__EXERCISE REQUIREMENTS__:
Your output should be the lines of the entries below, exactly, from the first one through the line that holds "worst min-delay path".

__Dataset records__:
*** Begin section ***

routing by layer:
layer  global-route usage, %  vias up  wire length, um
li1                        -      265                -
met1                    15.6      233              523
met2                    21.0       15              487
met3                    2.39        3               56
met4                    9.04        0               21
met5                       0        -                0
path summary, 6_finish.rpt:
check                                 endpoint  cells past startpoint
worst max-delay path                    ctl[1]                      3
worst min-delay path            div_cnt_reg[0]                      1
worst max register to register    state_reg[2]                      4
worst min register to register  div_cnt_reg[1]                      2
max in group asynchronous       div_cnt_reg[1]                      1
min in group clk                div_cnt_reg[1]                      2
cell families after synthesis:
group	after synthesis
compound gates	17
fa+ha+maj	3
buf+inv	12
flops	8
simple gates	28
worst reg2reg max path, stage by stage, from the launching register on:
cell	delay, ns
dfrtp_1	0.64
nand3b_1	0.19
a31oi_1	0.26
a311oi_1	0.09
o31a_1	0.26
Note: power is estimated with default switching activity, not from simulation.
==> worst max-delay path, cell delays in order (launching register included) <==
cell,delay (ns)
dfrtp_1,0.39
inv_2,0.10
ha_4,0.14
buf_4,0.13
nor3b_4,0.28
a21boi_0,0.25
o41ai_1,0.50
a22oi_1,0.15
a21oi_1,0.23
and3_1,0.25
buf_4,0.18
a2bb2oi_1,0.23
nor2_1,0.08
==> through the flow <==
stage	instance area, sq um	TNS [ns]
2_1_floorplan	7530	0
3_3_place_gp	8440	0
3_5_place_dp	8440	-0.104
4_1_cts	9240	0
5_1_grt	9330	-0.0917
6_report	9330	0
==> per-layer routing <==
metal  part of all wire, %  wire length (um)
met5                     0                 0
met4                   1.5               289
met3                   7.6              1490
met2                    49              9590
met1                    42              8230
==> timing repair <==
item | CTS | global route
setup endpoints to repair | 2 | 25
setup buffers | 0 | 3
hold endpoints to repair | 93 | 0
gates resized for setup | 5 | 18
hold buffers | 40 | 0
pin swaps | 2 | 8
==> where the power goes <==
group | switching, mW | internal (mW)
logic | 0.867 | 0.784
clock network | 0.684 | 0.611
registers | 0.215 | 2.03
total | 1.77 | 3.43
File: src/rtl/brb_pkg.sv
// Shared types and constants of the byte ring buffer.
// Used by the top level and the checker; depends on nothing.
package brb_pkg;

  // Store geometry and burst limit.
  localparam int STORE_DEPTH = 256;
  localparam int MAX_BURST   = 64;

  // Field widths fixed by the interface.
  localparam int REQ_W   = 2;
  localparam int BYTE_W  = 8;
  localparam int BURST_W = 7;
  localparam int CAP_W   = 9;
  localparam int FILL_W  = 9;

  // Internal widths derived from the store depth.
  localparam int PTR_W  = (STORE_DEPTH > 1) ? $clog2(STORE_DEPTH) : 1;
  localparam int CNT_W  = $clog2(STORE_DEPTH + 1);
  localparam int SUM_W  = PTR_W + 1;
  localparam int WIDE_W = (CNT_W > CAP_W) ? CNT_W : CAP_W;

  // Configuration port.
  localparam int PADDR_W = 3;
  localparam int PDATA_W = 32;
  localparam logic REG_CAPACITY = 1'b0;
  localparam logic [CAP_W-1:0] CAP_RESET = CAP_W'(256);

  // Request codes.
  localparam logic [REQ_W-1:0] REQ_WRITE = 2'd0;
  localparam logic [REQ_W-1:0] REQ_READ  = 2'd1;
  localparam logic [REQ_W-1:0] REQ_PEEK  = 2'd2;

  typedef struct packed {
    logic [REQ_W-1:0]   req_type;
    logic [BYTE_W-1:0]  data_byte;
    logic [BURST_W-1:0] burst_len;
  } req_t;

  typedef struct packed {
    logic [BYTE_W-1:0]  read_byte;
    logic               byte_valid;
    logic               write_accepted;
    logic [BURST_W-1:0] granted_count;
    logic [FILL_W-1:0]  fill_after;
    logic               last_of_run;
  } result_t;

endpackage

File: src/rtl/brb_ram.sv
// Generic single-write, single-read RAM with a registered read port.
// No dependencies; contents are undefined until written.
module brb_ram #(
  parameter int WIDTH = 8,
  parameter int DEPTH = 256
) (
  input  logic                     clk_i,
  input  logic                     we_i,
  input  logic [$clog2(DEPTH)-1:0] waddr_i,
  input  logic [WIDTH-1:0]         wdata_i,
  input  logic [$clog2(DEPTH)-1:0] raddr_i,
  output logic [WIDTH-1:0]         rdata_o
);

  logic [WIDTH-1:0] mem_q [DEPTH];
  logic [WIDTH-1:0] rdata_q;

  // Write port and registered read port.
  always_ff @(posedge clk_i) begin
    if (we_i) begin
      mem_q[waddr_i] <= wdata_i;
    end
    rdata_q <= mem_q[raddr_i];
  end

  assign rdata_o = rdata_q;

endmodule

File: src/rtl/byte_ring_buffer.sv
// Byte ring buffer with a programmable capacity and burst reads.
// Depends on brb_pkg and brb_ram.
//
// A write transaction is accepted when start is high and busy is low, and its single
// result appears on the next cycle. A read or peek that grants g bytes holds busy high
// while its bytes are read and delivers one byte per cycle, the first once the sequencer
// has registered the read index and the RAM its read data, the last marked by last_of_run;
// the one read port of the byte RAM sets this rate. A read or peek that
// grants nothing, and an unknown request, give one result on the next cycle like a
// write. Each result is shown for exactly one cycle with result_valid_o and cannot be
// held off by the receiver. There is no clearing pass after reset. The capacity
// register is taken only while the buffer is empty, and head and tail then return to 0.
module byte_ring_buffer (
  input  logic                          clk_i,
  input  logic                          rst_ni,
  // Request side.
  input  logic                          start,
  output logic                          busy,
  input  brb_pkg::req_t                 req_i,
  // Result side.
  output logic                          result_valid_o,
  output brb_pkg::result_t              result_o,
  // Configuration port.
  input  logic                          psel,
  input  logic                          penable,
  input  logic                          pwrite,
  input  logic [brb_pkg::PADDR_W-1:0]   paddr,
  input  logic [brb_pkg::PDATA_W-1:0]   pwdata,
  output logic [brb_pkg::PDATA_W-1:0]   prdata,
  output logic                          pready
);

  localparam int PTR_W   = brb_pkg::PTR_W;
  localparam int CNT_W   = brb_pkg::CNT_W;
  localparam int SUM_W   = brb_pkg::SUM_W;
  localparam int WIDE_W  = brb_pkg::WIDE_W;
  localparam int BURST_W = brb_pkg::BURST_W;

  localparam logic ST_IDLE  = 1'b0;
  localparam logic ST_BURST = 1'b1;

  logic                        state_q, state_d;
  logic [brb_pkg::CAP_W-1:0]   cap_q, cap_d;
  logic [PTR_W-1:0]            head_q, head_d;
  logic [PTR_W-1:0]            tail_q, tail_d;
  logic [CNT_W-1:0]            fill_q, fill_d;
  logic [PTR_W-1:0]            rd_idx_q, rd_idx_d;
  logic [BURST_W-1:0]          rem_q, rem_d;
  logic [BURST_W-1:0]          grant_q, grant_d;
  logic [CNT_W-1:0]            fill_end_q, fill_end_d;
  logic                        out_valid_q, out_valid_d;
  logic                        out_ram_q, out_ram_d;
  brb_pkg::result_t            out_q, out_d;

  logic [CNT_W-1:0]            cap_eff;
  logic                        accept;
  logic                        full;
  logic                        ram_we;
  logic [brb_pkg::BYTE_W-1:0]  ram_rdata;
  logic [BURST_W-1:0]          burst_sat;
  logic [BURST_W-1:0]          grant;
  logic [SUM_W-1:0]            cap_sum;
  logic [SUM_W-1:0]            tail_inc;
  logic [SUM_W-1:0]            rd_inc;
  logic [SUM_W-1:0]            head_adv;
  logic                        cfg_we;

  // Effective capacity: zero acts as one, oversize clamps to the store depth.
  always_comb begin
    if (cap_q == '0) begin
      cap_eff = CNT_W'(1);
    end else if (WIDE_W'(cap_q) > WIDE_W'(brb_pkg::STORE_DEPTH)) begin
      cap_eff = CNT_W'(brb_pkg::STORE_DEPTH);
    end else begin
      cap_eff = CNT_W'(cap_q);
    end
  end

  assign accept  = start && !busy;
  assign full    = WIDE_W'(fill_q) >= WIDE_W'(cap_eff);
  assign cap_sum = SUM_W'(cap_eff);

  // Burst length saturates at the limit, then at the fill level.
  always_comb begin
    burst_sat = (WIDE_W'(req_i.burst_len) > WIDE_W'(brb_pkg::MAX_BURST)) ?
                BURST_W'(brb_pkg::MAX_BURST) : req_i.burst_len;
    grant = (WIDE_W'(fill_q) < WIDE_W'(burst_sat)) ? BURST_W'(fill_q) : burst_sat;
  end

  // Pointer arithmetic with wrap at the effective capacity.
  always_comb begin
    tail_inc = SUM_W'(tail_q) + SUM_W'(1);
    if (tail_inc >= cap_sum) begin
      tail_inc = '0;
    end
    rd_inc = SUM_W'(rd_idx_q) + SUM_W'(1);
    if (rd_inc >= cap_sum) begin
      rd_inc = '0;
    end
    head_adv = SUM_W'(head_q) + SUM_W'(grant);
    if (head_adv >= cap_sum) begin
      head_adv = head_adv - cap_sum;
    end
  end

  assign cfg_we = psel && penable && pwrite && pready && (paddr[2] == brb_pkg::REG_CAPACITY);

  // Sequencer: requests and capacity writes in idle, one RAM read per cycle in a burst.
  always_comb begin
    state_d     = state_q;
    cap_d       = cap_q;
    head_d      = head_q;
    tail_d      = tail_q;
    fill_d      = fill_q;
    rd_idx_d    = rd_idx_q;
    rem_d       = rem_q;
    grant_d     = grant_q;
    fill_end_d  = fill_end_q;
    out_valid_d = 1'b0;
    out_ram_d   = 1'b0;
    out_d       = out_q;
    ram_we      = 1'b0;

    unique case (state_q)
      ST_IDLE: begin
        if (accept) begin
          out_d.read_byte      = '0;
          out_d.byte_valid     = 1'b0;
          out_d.write_accepted = 1'b0;
          out_d.granted_count  = '0;
          out_d.fill_after     = brb_pkg::FILL_W'(fill_q);
          out_d.last_of_run    = 1'b1;
          case (req_i.req_type) inside
            brb_pkg::REQ_WRITE: begin
              out_valid_d = 1'b1;
              if (!full) begin
                ram_we               = 1'b1;
                tail_d               = PTR_W'(tail_inc);
                fill_d               = fill_q + CNT_W'(1);
                out_d.write_accepted = 1'b1;
                out_d.granted_count  = BURST_W'(1);
                out_d.fill_after     = brb_pkg::FILL_W'(fill_q + CNT_W'(1));
              end
            end
            brb_pkg::REQ_READ, brb_pkg::REQ_PEEK: begin
              if (grant == '0) begin
                out_valid_d = 1'b1;
              end else begin
                state_d    = ST_BURST;
                rd_idx_d   = head_q;
                rem_d      = grant;
                grant_d    = grant;
                fill_end_d = fill_q;
                if (req_i.req_type == brb_pkg::REQ_READ) begin
                  fill_end_d = fill_q - CNT_W'(grant);
                  fill_d     = fill_q - CNT_W'(grant);
                  head_d     = PTR_W'(head_adv);
                end
              end
            end
            default: begin
              out_valid_d = 1'b1;
            end
          endcase
        end else if (cfg_we && (fill_q == '0)) begin
          cap_d  = pwdata[brb_pkg::CAP_W-1:0];
          head_d = '0;
          tail_d = '0;
        end
      end
      ST_BURST: begin
        out_valid_d          = 1'b1;
        out_ram_d            = 1'b1;
        out_d.read_byte      = '0;
        out_d.byte_valid     = 1'b1;
        out_d.write_accepted = 1'b0;
        out_d.granted_count  = grant_q;
        out_d.fill_after     = brb_pkg::FILL_W'(fill_end_q);
        out_d.last_of_run    = (rem_q == BURST_W'(1));
        rd_idx_d             = PTR_W'(rd_inc);
        rem_d                = rem_q - BURST_W'(1);
        if (rem_q == BURST_W'(1)) begin
          state_d = ST_IDLE;
        end
      end
      default: begin
        state_d = ST_IDLE;
      end
    endcase
  end

  // Control state.
  always_ff @(posedge clk_i or negedge rst_ni) begin
    if (!rst_ni) begin
      state_q     <= ST_IDLE;
      cap_q       <= brb_pkg::CAP_RESET;
      head_q      <= '0;
      tail_q      <= '0;
      fill_q      <= '0;
      rem_q       <= '0;
      out_valid_q <= 1'b0;
      out_ram_q   <= 1'b0;
    end else begin
      state_q     <= state_d;
      cap_q       <= cap_d;
      head_q      <= head_d;
      tail_q      <= tail_d;
      fill_q      <= fill_d;
      rem_q       <= rem_d;
      out_valid_q <= out_valid_d;
      out_ram_q   <= out_ram_d;
    end
  end

  // Payload registers.
  always_ff @(posedge clk_i) begin
    rd_idx_q   <= rd_idx_d;
    grant_q    <= grant_d;
    fill_end_q <= fill_end_d;
    out_q      <= out_d;
  end

  // Byte store.
  brb_ram #(
    .WIDTH (brb_pkg::BYTE_W),
    .DEPTH (brb_pkg::STORE_DEPTH)
  ) u_store (
    .clk_i   (clk_i),
    .we_i    (ram_we),
    .waddr_i (tail_q),
    .wdata_i (req_i.data_byte),
    .raddr_i (rd_idx_q),
    .rdata_o (ram_rdata)
  );

  // Result transaction: burst bytes come straight from the RAM read register.
  always_comb begin
    result_o = out_q;
    if (out_ram_q) begin
      result_o.read_byte = ram_rdata;
    end
  end

  assign result_valid_o = out_valid_q;
  assign busy           = (state_q == ST_BURST);

  // Register readback.
  assign pready = 1'b1;
  assign prdata = (paddr[2] == brb_pkg::REG_CAPACITY) ? brb_pkg::PDATA_W'(cap_q) : '0;

endmodule

File: config.mk
export PLATFORM = sky130hd
export DESIGN_NAME = byte_ring_buffer
export DESIGN_NICKNAME = d
export VERILOG_FILES = /design/src/rtl/brb_pkg.sv /design/src/rtl/brb_ram.sv /design/src/rtl/byte_ring_buffer.sv
export SDC_FILE = /design/constraint.sdc
export NUM_CORES = 2
export LEC_CHECK = 0
export BUFFER_PORTS_ARGS = -buffer_cell sky130_fd_sc_hd__buf_2
export CELL_PAD_IN_SITES_DETAIL_PLACEMENT = 2
export CELL_PAD_IN_SITES_GLOBAL_PLACEMENT = 2
export CORE_ASPECT_RATIO = 1.1
export CORE_MARGIN = 2
export CORE_UTILIZATION = 40
export CTS_CLUSTER_DIAMETER = 100
export DETAILED_ROUTE_END_ITERATION = 7
export GPL_TIMING_DRIVEN = 0
export PLACE_DENSITY_LB_ADDON = 0.1
export SLEW_MARGIN = 5
export SYNTH_ARGS = -nofsm -noshare
export SYNTH_HDL_FRONTEND = slang
export SYNTH_HIERARCHICAL = 1
export SYNTH_SLANG_ARGS = --single-unit
File: constraint.sdc
create_clock -name clk_i -period 5.3 [get_ports clk_i]
set_clock_uncertainty 0.1 [all_clocks]
set_input_delay 0.53 -clock clk_i [delete_from_list [all_inputs] [get_ports clk_i]]
set_output_delay 0.53 -clock clk_i [all_outputs]
set_load 0.01 [all_outputs]
==> metrics.txt <==
Port Buffers=70; share of synthesized registers carrying an async set or reset=2.053%; slew at the pin with the worst max-slew slack=1.413 ns; antenna violations before repair=14; final cycle utilization of the critical path=101.4%; most common cell after layout, fill and taps aside=sky130_fd_sc_hd__edfxtp_1; P&R area growth vs syn=15.51%; Worst EP required=5.88 ns; H-tree lvl count=4; RSZ-0062 raised after global routing=yes; io pins=120; core region area=213,800 um2; CTS tree=yes; cell area power density=446.3 nW/um2; kind of critical path=reg -> reg; clock sink total=2,143; vias after detailed routing=47.58k; Max Slew Vio Count=0; number of global-route vias before repair=49.86k; clock input transition at the sequential cells of the worst setup and hold paths=0.06 ns; share of synthesized area occupied by flip-flops and latches=74.54%; post-detailed-route DRC marker count=0; vertical die dimension=490.1 um; peak ir drop on the vdd network=370.9 uV; hold slack=0.1027 ns; WL final=308,900 um; crit path setup slack, layout=-0.07245 ns; violations in the final reports=negative setup slack; leading cell types in the layout, fill and taps excluded=2,091 x sky130_fd_sc_hd__edfxtp_1, 454 x sky130_fd_sc_hd__mux4_2, 227 x sky130_fd_sc_hd__clkbuf_16; share of post-route cells with drive strength above 1=26.01%; number of cells produced by synthesis=4,393; count of filler cells inserted in the layout=19.35k; first-pass iteration count of the detailed router=5; HPWL after detailed placement=212,100 um; final core utilization=46.43%; DR iter-0 viols=5,389; Leak Pwr=30.85 nW; Distinct cells, synth=88; number of register bits inferred by synthesis=2,143; setup violation total in the final timing report=2; final period demand of the worst path=5.372 ns; Remaining Overflow, GRT=0; overall die width=445.9 um; starting density of the core=40.19%; DRT antenna net count=0; global-route usage over all layers=28.25%; Yosys warning count=6; crit path capture type=flip-flop; count of max-cap constraint violations=0; Most used DFF post-synth=sky130_fd_sc_hd__edfxtp_1; Total Die Area=218,600 um2; # rows=178; Netlist Area Pre-Place=85,930 um2; maximum number of pins on one net before global-route repair=137; count of flip-flops with a built-in enable after synthesis=2,091; root cell of the clock tree=sky130_fd_sc_hd__clkbuf_16; clock tree buffer depth=3; aggregate negative setup slack=-0.1320 ns; total CTS buffers=223; placed inst area=90,920 um2; arrival time at the worst endpoint=5.95 ns; FMAX=186.1 MHz; status=finished with violations; number of nets in the final layout=4,908; final RePlAce weighted congestion=0.8792; worst hold path class=in -> reg; wire length of the first global-routing pass=423,100 um; post-synthesis average cell area=19.56 um2; post-detailed-route wirelength per cell=39.85 um; clock network latency to the later pin of the worst-skew pair=0.87 ns; Final Hold Fails=0; post-detailed-route via-to-cell ratio=6.137; summed area of non-filler cells in the final layout=99,260 um2; critical path peak fanout=11; CP startpoint kind=flip-flop; worst relative slew slack=4.923%
==> kinds of logic after synthesis <==
logic type | Yosys count | share of synthesized area (%)
xor+xnor | 43 | 0.4383
simple gates | 675 | 3.643
fa+ha+maj | 69 | 1.031
other cells | 2 | 0.008739
mux | 621 | 13.90
compound gates | 536 | 4.323
buf+inv | 304 | 2.117
flops | 2143 | 74.54
==> where the power goes <==
part	switching [mW]	internal, mW
sequential	0.156	18.8
clock	6.72	8.90
combinational	6.02	3.72
==> synthesized netlist by cell type (19+ instances only) <==
library cell / n / area, um2
sky130_fd_sc_hd__edfxtp_1: 2091 / 62790
sky130_fd_sc_hd__mux4_2: 454 / 10220
sky130_fd_sc_hd__nor2_1: 308 / 1156
sky130_fd_sc_hd__mux2i_1: 152 / 1521
sky130_fd_sc_hd__a22oi_1: 142 / 1066
sky130_fd_sc_hd__clkbuf_1: 124 / 465.5
sky130_fd_sc_hd__a21oi_1: 118 / 590.6
sky130_fd_sc_hd__nand2_1: 105 / 394.1
sky130_fd_sc_hd__ha_1: 66 / 825.8
sky130_fd_sc_hd__nand3_1: 59 / 295.3
sky130_fd_sc_hd__o21ai_0: 57 / 285.3
sky130_fd_sc_hd__buf_4: 52 / 390.4
sky130_fd_sc_hd__o221ai_1: 46 / 402.9
sky130_fd_sc_hd__dfrtp_1: 43 / 1076
sky130_fd_sc_hd__nor2b_1: 43 / 269.0
sky130_fd_sc_hd__nor3_1: 40 / 200.2
sky130_fd_sc_hd__buf_2: 33 / 165.2
sky130_fd_sc_hd__nor4_1: 31 / 193.9
sky130_fd_sc_hd__o22ai_1: 30 / 187.7
sky130_fd_sc_hd__inv_1: 27 / 101.4
sky130_fd_sc_hd__xnor2_1: 27 / 236.5
sky130_fd_sc_hd__buf_1: 22 / 82.58
sky130_fd_sc_hd__buf_6: 22 / 247.7
sky130_fd_sc_hd__and2_1: 20 / 125.1
sky130_fd_sc_hd__a211oi_1: 19 / 142.6
sky130_fd_sc_hd__nand2b_1: 19 / 118.9
==> registers in the layout (all words and copies together), names as in the netlist <==
register	flops
u_store/mem_q	2048
u_store/rdata_o	8
grant_q	7
fill_end_q	9
head_q	8
busy	1
tail_q	8
out_ram_q	1
result_o	19
rd_idx_q	8
result_valid_o	1
cap_q	9
rem_q	7
fill_q	9
==> what timing repair did <==
item | CTS | global route
hold buffers | 15 | 0
pin swaps | 2 | 4
hold endpoints to repair | 168 | 0
resized for setup | 200 | 79
buffers inserted | 12 | 5
setup endpoints to repair | 1879 | 1331
==> worst paths after layout <==
check | startpoint | to | slack (ns) | depth (start not counted)
max | rd_idx_q[1] | u_store/rdata_o[5] | -0.07 | 9
min | req_i[10] | u_store/mem_q[36][3] | 0.10 | 1
max reg2reg | rd_idx_q[1] | u_store/rdata_o[5] | -0.07 | 9
min reg2reg | fill_end_q[7] | result_o[8] | 0.44 | 2
max in group asynchronous | rst_ni | fill_q[4] | 4.43 | 2
min in group asynchronous | rst_ni | result_valid_o | 0.15 | 2
==> final cells by class <==
cell class | count | area [um2] | share of cell area (%)
clock inverters | 103 | 1056 | 1.064
flip-flops and latches | 2143 | 64060 | 64.53
plain buffers | 274 | 1803 | 1.816
multi-input cells | 1968 | 21020 | 21.18
inverters | 30 | 116.4 | 0.1172
repair buffers | 141 | 1612 | 1.624
diodes | 7 | 17.52 | 0.01765
clock buffers | 296 | 6090 | 6.135
well taps | 2790 | 3491 | 3.517
==> worst max-delay path: stages, from the launching register on <==
cell	delay (ns)
sky130_fd_sc_hd__edfxtp_1	0.49
sky130_fd_sc_hd__buf_2	0.25
sky130_fd_sc_hd__buf_4	0.39
sky130_fd_sc_hd__buf_2	0.38
sky130_fd_sc_hd__buf_2	0.67
sky130_fd_sc_hd__mux4_2	0.44
sky130_fd_sc_hd__a221oi_1	1.02
sky130_fd_sc_hd__o32ai_1	0.37
sky130_fd_sc_hd__nor3_2	0.72
sky130_fd_sc_hd__nor4_2	0.26
==> through the flow <==
stage / setup slack (ns) / instances / power, mW
6_report: -0.07245 / 7752 / 44.30
5_1_grt: -0.06739 / 7747 / 45.52
4_1_cts: -0.006155 / 7740 / 44.62
3_5_place_dp: -1.528 / 7314 / 28.94
3_3_place_gp: -1.578 / 7275 / 28.81
2_1_floorplan: 0.1724 / 4415 / 24.81
==> per-layer routing <==
| metal | global-route usage [%] | part of all wire (%) |
|---|---|---|
| met5 | 0 | 0.0042 |
| met2 | 46.18 | 49 |
| met1 | 37.56 | 40 |
| met4 | 12.30 | 4.7 |
| met3 | 4.374 | 6.6 |
Power figures use the tool's default switching activity.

*** End section ***

__OUTPUT OF THE EXERCISE__:
routing by layer:
layer  global-route usage, %  vias up  wire length, um
li1                        -      265                -
met1                    15.6      233              523
met2                    21.0       15              487
met3                    2.39        3               56
met4                    9.04        0               21
met5                       0        -                0
path summary, 6_finish.rpt:
check                                 endpoint  cells past startpoint
worst max-delay path                    ctl[1]                      3
worst min-delay path            div_cnt_reg[0]                      1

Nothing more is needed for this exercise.